# Clinical, humanistic, and economic burden of haemophilia A in China: findings from a real-world survey

**Authors:** Junchao Feng, Lei Dou, Jingdan Chen, Yunhai Fang, Yan Cheng, Shunping Li

PMC · DOI: 10.1186/s13023-025-04051-1 · Orphanet Journal of Rare Diseases · 2025-10-24

## TL;DR

This study examines the clinical, humanistic, and economic burdens of haemophilia A in China using real-world data from 60 patients.

## Contribution

The study provides real-world insights into treatment strategies and costs for haemophilia A in China.

## Key findings

- Prophylactic treatment reduces annual bleeding rates compared to on-demand treatment in haemophilia A patients.
- Children and adults with haemophilia A have significant economic burdens, with medication as the main cost driver.
- Humanistic burden, measured via EQ-5D and SF-6D, shows lower utility values in adult patients compared to children.

## Abstract

We aimed to describe current treatments for haemophilia A in China, focusing on their associated clinical, humanistic, and economic burdens in a real-world context.

This was a retrospective cross-sectional study. We investigated the demographics, disease severity, treatment strategies, and clinical outcomes of patients diagnosed with haemophilia A. We also investigated the cost of the treatment of patients with haemophilia A. In the real world, we estimated annual direct medical costs, direct non-medical costs and indirect costs. In addition, we employed the EQ-5D and SF-6D to measure the humanistic burden of patients.

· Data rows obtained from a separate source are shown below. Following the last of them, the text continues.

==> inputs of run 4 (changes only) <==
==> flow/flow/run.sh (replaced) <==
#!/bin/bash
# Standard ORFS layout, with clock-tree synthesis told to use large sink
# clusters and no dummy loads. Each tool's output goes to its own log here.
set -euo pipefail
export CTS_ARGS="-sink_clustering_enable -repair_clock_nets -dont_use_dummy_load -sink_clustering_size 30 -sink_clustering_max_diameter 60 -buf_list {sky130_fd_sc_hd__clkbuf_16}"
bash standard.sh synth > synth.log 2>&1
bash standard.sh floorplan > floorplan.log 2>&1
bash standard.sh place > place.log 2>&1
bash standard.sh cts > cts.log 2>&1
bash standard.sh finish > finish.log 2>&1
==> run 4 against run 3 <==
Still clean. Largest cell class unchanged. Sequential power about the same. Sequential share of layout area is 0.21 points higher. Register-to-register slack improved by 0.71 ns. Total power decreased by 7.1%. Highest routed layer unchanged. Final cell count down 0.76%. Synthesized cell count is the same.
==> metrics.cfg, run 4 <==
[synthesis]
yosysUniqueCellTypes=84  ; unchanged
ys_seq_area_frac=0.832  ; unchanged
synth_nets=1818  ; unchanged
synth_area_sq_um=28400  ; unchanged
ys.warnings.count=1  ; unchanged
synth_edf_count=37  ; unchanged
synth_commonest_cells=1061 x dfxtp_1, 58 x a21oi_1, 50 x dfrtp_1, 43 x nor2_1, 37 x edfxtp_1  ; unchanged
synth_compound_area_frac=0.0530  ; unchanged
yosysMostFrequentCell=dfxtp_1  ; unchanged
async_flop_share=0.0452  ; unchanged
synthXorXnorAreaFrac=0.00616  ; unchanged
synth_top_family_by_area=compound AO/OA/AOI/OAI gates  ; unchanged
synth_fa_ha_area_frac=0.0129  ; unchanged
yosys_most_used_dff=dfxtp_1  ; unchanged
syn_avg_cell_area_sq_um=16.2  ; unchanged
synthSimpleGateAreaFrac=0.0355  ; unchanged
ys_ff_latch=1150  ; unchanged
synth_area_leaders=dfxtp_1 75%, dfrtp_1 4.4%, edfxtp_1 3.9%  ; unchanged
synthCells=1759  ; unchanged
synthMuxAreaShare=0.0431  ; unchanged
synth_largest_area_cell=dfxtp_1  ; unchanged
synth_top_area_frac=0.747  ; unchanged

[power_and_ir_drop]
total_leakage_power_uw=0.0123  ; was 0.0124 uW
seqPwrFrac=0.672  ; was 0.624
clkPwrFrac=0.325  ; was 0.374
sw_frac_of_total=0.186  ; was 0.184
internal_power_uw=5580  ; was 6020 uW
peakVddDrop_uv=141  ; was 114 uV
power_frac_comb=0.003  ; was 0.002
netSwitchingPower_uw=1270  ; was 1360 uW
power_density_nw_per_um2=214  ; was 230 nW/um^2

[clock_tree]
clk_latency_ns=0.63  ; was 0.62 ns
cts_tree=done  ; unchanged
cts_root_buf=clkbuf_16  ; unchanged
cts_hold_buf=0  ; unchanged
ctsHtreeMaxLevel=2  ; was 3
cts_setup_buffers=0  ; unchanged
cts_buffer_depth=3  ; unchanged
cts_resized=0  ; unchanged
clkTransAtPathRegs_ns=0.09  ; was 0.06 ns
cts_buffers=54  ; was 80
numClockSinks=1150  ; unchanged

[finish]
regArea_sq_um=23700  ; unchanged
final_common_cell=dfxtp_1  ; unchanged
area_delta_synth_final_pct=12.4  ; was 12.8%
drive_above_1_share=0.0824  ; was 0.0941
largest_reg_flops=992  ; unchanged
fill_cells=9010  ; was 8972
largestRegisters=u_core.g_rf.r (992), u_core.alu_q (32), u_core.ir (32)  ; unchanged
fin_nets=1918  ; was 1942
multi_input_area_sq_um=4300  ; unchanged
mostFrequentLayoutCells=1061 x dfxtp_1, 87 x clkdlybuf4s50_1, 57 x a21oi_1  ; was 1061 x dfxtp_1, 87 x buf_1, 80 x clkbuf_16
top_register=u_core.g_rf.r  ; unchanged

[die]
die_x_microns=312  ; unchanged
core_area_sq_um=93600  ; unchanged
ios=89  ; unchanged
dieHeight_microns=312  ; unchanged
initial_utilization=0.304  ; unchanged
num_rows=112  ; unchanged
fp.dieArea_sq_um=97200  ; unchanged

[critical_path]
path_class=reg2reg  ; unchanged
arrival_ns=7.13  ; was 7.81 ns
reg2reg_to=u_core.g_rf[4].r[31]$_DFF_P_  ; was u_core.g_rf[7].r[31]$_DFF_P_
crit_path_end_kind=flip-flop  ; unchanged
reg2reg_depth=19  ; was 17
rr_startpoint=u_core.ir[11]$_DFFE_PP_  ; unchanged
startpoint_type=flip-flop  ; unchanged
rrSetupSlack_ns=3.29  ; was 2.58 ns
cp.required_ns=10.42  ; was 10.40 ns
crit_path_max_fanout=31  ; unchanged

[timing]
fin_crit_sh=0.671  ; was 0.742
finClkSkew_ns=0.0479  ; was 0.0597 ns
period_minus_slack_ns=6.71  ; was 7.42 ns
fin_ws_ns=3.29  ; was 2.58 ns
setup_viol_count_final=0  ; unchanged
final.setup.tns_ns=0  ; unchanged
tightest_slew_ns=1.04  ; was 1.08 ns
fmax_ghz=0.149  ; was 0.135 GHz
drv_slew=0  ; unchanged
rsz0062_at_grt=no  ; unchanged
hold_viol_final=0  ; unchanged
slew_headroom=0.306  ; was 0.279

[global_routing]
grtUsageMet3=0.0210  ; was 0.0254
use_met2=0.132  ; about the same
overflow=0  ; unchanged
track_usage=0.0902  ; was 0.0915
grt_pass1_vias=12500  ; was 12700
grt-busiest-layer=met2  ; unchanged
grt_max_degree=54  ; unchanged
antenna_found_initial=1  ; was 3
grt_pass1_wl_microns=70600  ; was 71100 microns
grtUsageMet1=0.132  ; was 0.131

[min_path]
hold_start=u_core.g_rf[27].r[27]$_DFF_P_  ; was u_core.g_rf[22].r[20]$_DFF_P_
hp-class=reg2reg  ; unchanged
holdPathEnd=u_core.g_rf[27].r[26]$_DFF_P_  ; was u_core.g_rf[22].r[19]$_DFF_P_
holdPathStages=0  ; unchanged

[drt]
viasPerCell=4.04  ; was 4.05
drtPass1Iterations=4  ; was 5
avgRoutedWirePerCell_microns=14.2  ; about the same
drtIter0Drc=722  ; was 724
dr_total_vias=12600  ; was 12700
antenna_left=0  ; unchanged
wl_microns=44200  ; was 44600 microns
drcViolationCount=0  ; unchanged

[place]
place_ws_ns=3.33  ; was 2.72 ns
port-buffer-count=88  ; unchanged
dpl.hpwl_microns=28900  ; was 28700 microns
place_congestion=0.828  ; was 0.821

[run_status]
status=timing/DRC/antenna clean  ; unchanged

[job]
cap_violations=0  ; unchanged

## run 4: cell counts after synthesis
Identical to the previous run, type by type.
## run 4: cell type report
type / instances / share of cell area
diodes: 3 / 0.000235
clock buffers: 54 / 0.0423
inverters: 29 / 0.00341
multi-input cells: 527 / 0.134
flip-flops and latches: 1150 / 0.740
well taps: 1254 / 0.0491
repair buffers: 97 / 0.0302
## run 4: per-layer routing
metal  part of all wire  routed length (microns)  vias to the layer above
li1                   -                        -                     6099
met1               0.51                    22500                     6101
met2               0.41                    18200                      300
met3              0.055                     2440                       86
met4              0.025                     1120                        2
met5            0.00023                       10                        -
Background: an optimization exercise with open tools, aiming at small area, a short achievable clock period and few clock cycles per item. Do not read the settings as production practice.
Where RTL was checked, it was by simulation tests only, not by an equivalence proof against the original.
Power is estimated from default activity; no workload was simulated.

==> run G <==
// infix_expression_evaluator_unit
module infix_expression_evaluator_unit (
    input  logic            clk,
    input  logic            rst_n,
    input  logic            in_valid,
    output logic            in_ready,
    input  logic [7:0]      char_code,
    input  logic            last,
    output logic            out_valid,
    input  logic            out_ready,
    output logic [47:0]     value,
    output logic [2:0]      status
);
    localparam int VW   = 48;
    localparam int SD   = 16;
    localparam int CNW  = 5;
    localparam int FRW  = 36;           
    localparam int TQ   = 5;            
    localparam int TW   = VW + 8;
    localparam logic [VW-1:0] VMAX = {1'b0, {(VW-1){1'b1}}};
    localparam logic [VW-1:0] VMIN = {1'b1, {(VW-1){1'b0}}};
    localparam logic [2:0] S_IDLE = 3'd0;
    localparam logic [2:0] S_END  = 3'd1;
    localparam logic [2:0] S_RED  = 3'd3;
    localparam logic [2:0] S_MD   = 3'd4;
    localparam logic [2:0] S_OUT  = 3'd5;
    localparam logic [1:0] C_OP  = 2'd0;
    localparam logic [1:0] C_RP  = 2'd1;
    localparam logic [1:0] C_END = 2'd2;
    localparam logic [2:0] K_NONE = 3'd0;
    localparam logic [2:0] K_LP   = 3'd1;
    localparam logic [2:0] K_RP   = 3'd2;
    localparam logic [2:0] K_OP   = 3'd3;
    localparam logic [2:0] K_BAD  = 3'd4;
    logic       chv, full;
    logic       c_lst, c_dig, c_dot, c_ws, c_lp, c_rp, c_op, c_md, c_sd;
    logic [3:0] c_d;
    logic       consume, take;
    logic [12:0] e0, e1, ein;
    assign in_ready = !full;
    assign take     = in_valid && !full;
    assign {c_lst, c_d, c_dig, c_dot, c_ws, c_lp, c_rp, c_op, c_md, c_sd} = e0;
    always_comb
    begin
        ein = {last, char_code[3:0],
               (char_code[7:4] == 4'h3) && (char_code[3:0] <= 4'd9),
               (char_code == 8'h2E),
               (char_code == 8'h20) || ((char_code >= 8'd9) && (char_code <= 8'd13)),
               (char_code == 8'h28),
               (char_code == 8'h29),
               (char_code == 8'h2A) || (char_code == 8'h2B) || (char_code == 8'h2D) || (char_code == 8'h2F),
               (char_code == 8'h2A) || (char_code == 8'h2F),
               (char_code == 8'h2D) || (char_code == 8'h2F)};
    end
    always_ff @(posedge clk or negedge rst_n)
    begin
  ...
==> flow/config.mk <==
export PLATFORM = sky130hd
export DESIGN_NAME = infix_expression_evaluator_unit
export DESIGN_NICKNAME = infix_expression_evaluator_unit
export VERILOG_FILES = /design/flow/design.v
export SDC_FILE = /design/flow/constraint.sdc
export NUM_CORES = 4
export LEC_CHECK = 0
export CAP_MARGIN = 20
export CORE_MARGIN = 2
export CORE_UTILIZATION = 40
export SETUP_SLACK_MARGIN = 5
export SLEW_MARGIN = 20
==> flow/constraint.sdc <==
create_clock -name core_clock -period 14.0 [get_ports {clk}]
set_input_delay 2.8000 -clock core_clock [delete_from_list [all_inputs] [get_ports {clk}]]
set_output_delay 2.8000 -clock core_clock [all_outputs]
set_load 0.01 [all_outputs]
standard.sh (not shown) runs the stock make flow with config.mk's settings and CLKGATE_MAP_FILE= SYNTH_SCRIPT=/design/flow/synth_recipe.tcl, a recipe that flattens the netlist after the stock synthesis.
==> flow/flow/run.sh <==
#!/bin/bash
# Layout: the standard layout (standard.sh), with the timing repair aiming
# further below the clock period (SETUP_SLACK_MARGIN 10 instead of 5). The clock
# period, the constraints and every other setting are the standard flow's own.
set -euo pipefail
sed -e 's/SETUP_SLACK_MARGIN=5/SETUP_SLACK_MARGIN=10/' standard.sh > standard_m.sh
grep -q 'SETUP_SLACK_MARGIN=10' standard_m.sh
bash standard_m.sh > layout.log 2>&1
==> run M: changes against run G <==
--- a/flow/design.v
+++ b/flow/design.v
@@ -234,15 +234,15 @@
     output logic [47:0]     value,
     output logic [2:0]      status
 );
     localparam int VW   = 48;
     localparam int SD   = 16;
     localparam int CNW  = 5;
     localparam int FRW  = 36;           
-    localparam int TQ   = 5;            
+    localparam int TQ   = 4;            
     localparam int TW   = VW + 8;
     localparam logic [VW-1:0] VMAX = {1'b0, {(VW-1){1'b1}}};
     localparam logic [VW-1:0] VMIN = {1'b1, {(VW-1){1'b0}}};
     localparam logic [2:0] S_IDLE = 3'd0;
     localparam logic [2:0] S_END  = 3'd1;
     localparam logic [2:0] S_RED  = 3'd3;
     localparam logic [2:0] S_MD   = 3'd4;
@@ -301,27 +301,25 @@
     logic           fcl_reg, fcl_n;             
     logic           em_l, fresh;
     logic [30:0]    ip_reg, ip_n;
     logic           nsat_reg, nsat_n;           
     logic           fsat_reg, fsat_n;           
     logic [FRW-1:0] fr_reg, fr_n;               
     logic [2:0]     fdig_reg, fdig_n;
-    logic           tkv;                        
-    logic           tk_num, tk_sat, tk_lst;
+    logic           tkv, tk_num, tk_sat, tk_lst;
     logic [2:0]     tk_k;
     logic           tk_md, tk_sd;
     logic [VW-1:0]  tk_val;
     logic           emit, tk_take, tk_free;
     logic [2:0]     em_k;
-    logic [TW-1:0]  tq_h;
-    logic [TW-1:0]  tq_e [TQ-1];
+    logic [TW-1:0]  tq_e [TQ];
     logic [TW-1:0]  tq_in;
-    logic [2:0]     tq_cnt;                     
-    logic [1:0]     tq_wp, tq_rp;
-    assign {tk_num, tk_sat, tk_lst, tk_k, tk_md, tk_sd, tk_val} = tq_h;
+    logic [2:0]     tq_cnt;
+    assign tkv = (tq_cnt != '0);
+    assign {tk_num, tk_sat, tk_lst, tk_k, tk_md, tk_sd, tk_val} = tq_e[0];
     logic [17:0]    tq;
     logic [16:0]    fq;
     assign tq = {1'b0, fr_reg[FRW-1:FRW-17]} + 18'd1;
     assign fq = tq[17:1];
     logic [FRW-1:0] fpr, fpa, fpb;
     always_comb
     begin
@@ -510,103 +508,82 @@
         if (!rst_n) begin
             innum_reg <= 1'b0;
             dot_reg   <= 1'b0;
             dot2_reg  <= 1'b0;
             fendp_reg <= 1'b0;
             fcl_reg   <= 1'b0;
             tq_cnt    <= '0;
-            tq_wp     <= '0;
-            tq_rp     <= '0;
-            tkv       <= 1'b0;
         end else begin
             innum_reg <= innum_n;
             dot_reg   <= dot_n;
             dot2_reg  <= dot2_n;
             fendp_reg <= fendp_n;
             fcl_reg   <= fcl_n;
-            if (tk_take || !tkv) begin
-                if (tq_cnt != '0) begin
-                    tkv   <= 1'b1;
-                    tq_rp <= (tq_rp == 2'(TQ - 2)) ? 2'd0 : tq_rp + 2'd1;
-                    if (emit) begin
-                        tq_wp <= (tq_wp == 2'(TQ - 2)) ? 2'd0 : tq_wp + 2'd1;
-                    end else begin
-                        tq_cnt <= tq_cnt - 3'd1;
-                    end
-                end else begin
-                    tkv <= emit;
-                end
-            end else if (emit) begin
-                tq_wp  <= (tq_wp == 2'(TQ - 2)) ? 2'd0 : tq_wp + 2'd1;
-                tq_cnt <= tq_cnt + 3'd1;
-            end
+            tq_cnt    <= tq_cnt + 3'(emit) - 3'(tk_take);
         end
     end
     always_ff @(posedge clk)
     begin
         ip_reg   <= ip_n;
         nsat_reg <= nsat_n;
         fsat_reg <= fsat_n;
         fr_reg   <= fr_n;
         fdig_reg <= fdig_n;
-        if (tk_take || !tkv) begin
-            if (tq_cnt != '0) tq_h <= tq_e[tq_rp];
-            else              tq_h <= tq_in;
+        for (int i = 0; i < TQ; i++) begin
+            if (emit && (3'(i) == tq_cnt - 3'(tk_take))) tq_e[i] <= tq_in;
+            else if (tk_take && i < TQ - 1) tq_e[i] <= tq_e[(i < TQ - 1) ? i + 1 : i];
         end
-        for (int i = 0; i < TQ - 1; i++)
-            if (emit && !((tk_take || !tkv) && tq_cnt == '0) && (2'(i) == tq_wp)) tq_e[i] <= tq_in;
     end
     assign tq_in = {innum_reg, innum_reg && (fsat_reg || nsat_close), em_l,
                     em_k, c_md, c_sd, nval};
     logic [2:0]     state_reg, state_n;
     logic [1:0]     ctx_reg, ctx_n;
     logic           pmd_reg, pmd_n, psd_reg, psd_n;      
     logic           elst_reg, elst_n;                    
     iee_pkg::status_t err_reg;
     iee_pkg::status_t err_n;
     logic [CNW-1:0] vcnt_reg, vcnt_n, ocnt_reg, ocnt_n;
-    logic [VW-1:0]  vt, vn;
-    logic [VW-1:0]  vr [SD-2];
+    logic [VW-1:0]  vs [SD];
     logic [2:0]     os [SD];                
     logic           vpush, vpopw, opush, opop, opop2, orep;
     logic [VW-1:0]  vres;
     logic [2:0]     onew;
     logic [CNW-1:0] pc;
     logic           ov_reg, ov_n;
     logic           op_reg, op_n;               
     iee_pkg::status_t opst_reg;
     iee_pkg::status_t opst_n;
     logic [VW-1:0]  oval_reg, oval_n;
     iee_pkg::status_t ost_reg;
     iee_pkg::status_t ost_n;
     assign tk_take = (state_reg == S_IDLE) && tkv;
-    assign tk_free = (tq_cnt != 3'(TQ - 1)) || !tkv || (state_reg == S_IDLE);
+    assign tk_free = (tq_cnt != 3'(TQ)) || (state_reg == S_IDLE);
     logic           alu_start, alu_done, alu_sat, alu_d0;
     logic [VW-1:0]  alu_res;
     iee_alu #(.VW(VW)) u_alu (
         .clk   (clk),
         .rst_n (rst_n),
         .start (alu_start),
         .isdiv (os[0][0]),
-        .a     (vn),
-        .b     (vt),
+        .a     (vs[1]),
+        .b     (vs[0]),
         .done  (alu_done),
         .res   (alu_res),
         .sat   (alu_sat),
         .div0  (alu_d0)
     );
     assign out_valid = ov_reg;
     assign value     = oval_reg;
     assign status    = ost_reg;
     logic [VW:0]    asum;
     logic [VW-1:0]  ares;
     logic           asat;
     logic [VW:0]    abx;
-    assign abx  = {vt[VW-1], vt} ^ {(VW+1){os[0][0]}};
-    assign asum = {vn[VW-1], vn} + abx + (VW+1)'(os[0][0]);
+    assign abx  = {vs[0][VW-1], vs[0]} ^ {(VW+1){os[0][0]}};
+    assign asum = {vs[1][VW-1], vs[1]} + abx + (VW+1)'(os[0][0]);
     assign asat = (asum[VW] != asum[VW-1]);
     assign ares = asat ? (asum[VW] ? VMIN : VMAX) : asum[VW-1:0];
     logic hard;
     assign hard = (err_reg != ST_OK) && (err_reg != ST_SAT);
     logic           fin, fhard, ohard;
     iee_pkg::status_t fst;
     logic           nxt;        
@@ -642,15 +619,15 @@
         ohard    = 1'b0;
         fst      = ST_OK;
         pc       = ocnt_reg - 1'b1;
         if (ov_reg && out_ready) ov_n = 1'b0;
         if (op_reg) begin
             ov_n   = 1'b1;
             ost_n  = opst_reg;
-            oval_n = ((opst_reg != ST_OK) && (opst_reg != ST_SAT)) ? '0 : vt;
+            oval_n = ((opst_reg != ST_OK) && (opst_reg != ST_SAT)) ? '0 : vs[0];
         end
         case (state_reg)
             S_IDLE:
             begin
                 if (tkv) begin
                     if (hard) begin
                         if (tk_lst) fin = 1'b1;
@@ -894,20 +871,19 @@
         oval_reg <= oval_n;
         ost_reg  <= ost_n;
         opst_reg <= opst_n;
     end
     always_ff @(posedge clk)
     begin
         if (vpush) begin
-            vt <= tk_val;
-            vn <= vt;
-            if (vcnt_reg >= CNW'(2)) vr[4'(vcnt_reg - 2'd2)] <= vn;
+            vs[0] <= tk_val;
+            for (int i = 1; i < SD; i++) vs[i] <= vs[i-1];
         end else if (vpopw) begin
-            vt <= vres;
-            if (vcnt_reg >= CNW'(3)) vn <= vr[4'(vcnt_reg - 2'd3)];
+            vs[0] <= vres;
+            for (int i = 1; i < SD - 1; i++) vs[i] <= vs[i+1];
         end
         if (opush) begin
             os[0] <= onew;
             for (int i = 1; i < SD; i++) os[i] <= os[i-1];
         end else if (orep) begin
             os[0] <= onew;
         end else if (opop) begin
==> flow/flow/run.sh (replaced) <==
#!/bin/bash
# Layout: the standard layout (standard.sh), with the timing repair aiming
# further below the clock period (SETUP_SLACK_MARGIN 8 instead of 5). The clock
# period, the constraints and every other setting are the standard flow's own.
set -euo pipefail
sed -e 's/SETUP_SLACK_MARGIN=5/SETUP_SLACK_MARGIN=8/' standard.sh > standard_m.sh
grep -q 'SETUP_SLACK_MARGIN=8' standard_m.sh
bash standard_m.sh > layout.log 2>&1
==> run P: changes against run G <==
--- a/flow/design.v
+++ b/flow/design.v
@@ -142,26 +142,26 @@
                 if ((i >> j) & 1) begin
                     pa[j] = pa[j] | la[i];
                     pb[j] = pb[j] | lb[i];
                 end
             end
         end
     end
-    logic [6:0]     msa_reg;
-    logic [5:0]     msd_reg;
+    logic [5:0]     k_reg;                   
     logic [7:0]     kr;
-    logic [5:0]     k;
+    logic [5:0]     k, ks;
     logic           hs_n;
     logic [VW+NB-1:0] win;
     always_comb
     begin
-        kr = 8'd31 - 8'(msa_reg) + 8'(msd_reg);
-        if (kr[7])               k = 6'd0;
-        else if (kr >= 8'd48)    k = 6'd48;
-        else                     k = {kr[5:1], 1'b0};
+        kr = 8'd31 - 8'(pa) - 8'(a[VW-1]) + 8'(pb);
+        if (kr[7])               ks = 6'd0;
+        else if (kr >= 8'd48)    ks = 6'd48;
+        else                     ks = {kr[5:1], 1'b0};
+        k = k_reg;
         win  = {mh_reg[VW-1:0], mb_reg} << k;
         hs_n = (ma_reg[VW-1:16] == '0) && (ma_reg[15:0] <= mh_reg[15:0]);
     end
     always_ff @(posedge clk or negedge rst_n)
     begin
         if (!rst_n) begin
             st_reg <= A_IDLE;
@@ -177,16 +177,15 @@
     end
     always_ff @(posedge clk)
     begin
         if (st_reg == A_IDLE) begin
             if (start) begin
                 div_reg <= isdiv;
                 neg_reg <= a[VW-1] ^ b[VW-1];
-                msa_reg <= 7'(pa) + 7'(a[VW-1]);
-                msd_reg <= pb;
+                k_reg   <= ks;
                 hi_reg  <= 1'b0;
                 d0_reg  <= 1'b0;
                 ml_reg  <= '0;
                 mc_reg  <= '0;
                 if (isdiv) begin
                     ma_reg  <= yb;
                     mh_reg  <= AW'(xa[VW-1:32]);
TNS_END_PERCENT = 10   (was default)
==> notes <==
Run P went through all stages and came out clean. Run G produced a clean layout. Run M produced a clean layout.
The highest design area belongs to run G, the lowest to run M.
Combinational power, lowest first: run P, run M, run G.
Register-to-register slack, lowest first: run M, run P, run G.
Between run G and run P, the lower sequential power is in run P (gap 25%, measured against run P).
The highest count of clock-buffer cells in the layout belongs to run M, the lowest to run G.
Critical path depth: run P > run M > run G.
In run P the synthesized area is lower than in run G, by about 1%.
Clock power: run G > run P > run M.
The highest sequential share of layout area belongs to run M, the lowest to run G.
Wire length: run M < run P < run G.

A total of 60 patients were included in the study, comprising 22 children (< 18 years) and 38 adults (≥ 18 years). The mean age of the children and adults was 9.27 and 33.05 years, respectively. Treatment strategies for adults were primarily on-demand. Patients receiving prophylactic treatment experienced fewer bleeds per year compared to those receiving on-demand treatment (mean ABR: adults 42.91 vs. 20.38; children 20.20 vs. 10.10). The mean EQ-5D utility value reported by children and adults were 0.76 (SD 0.24) and 0.51 (SD 0.34), respectively. For adult patients, the SF-6D utility value was 0.38. The mean total annual direct medical costs associated with haemophilia were ¥429,143 (US$58,666) for children and ¥340,238 (US$46,512) for adults, with medication being the primary cost driver.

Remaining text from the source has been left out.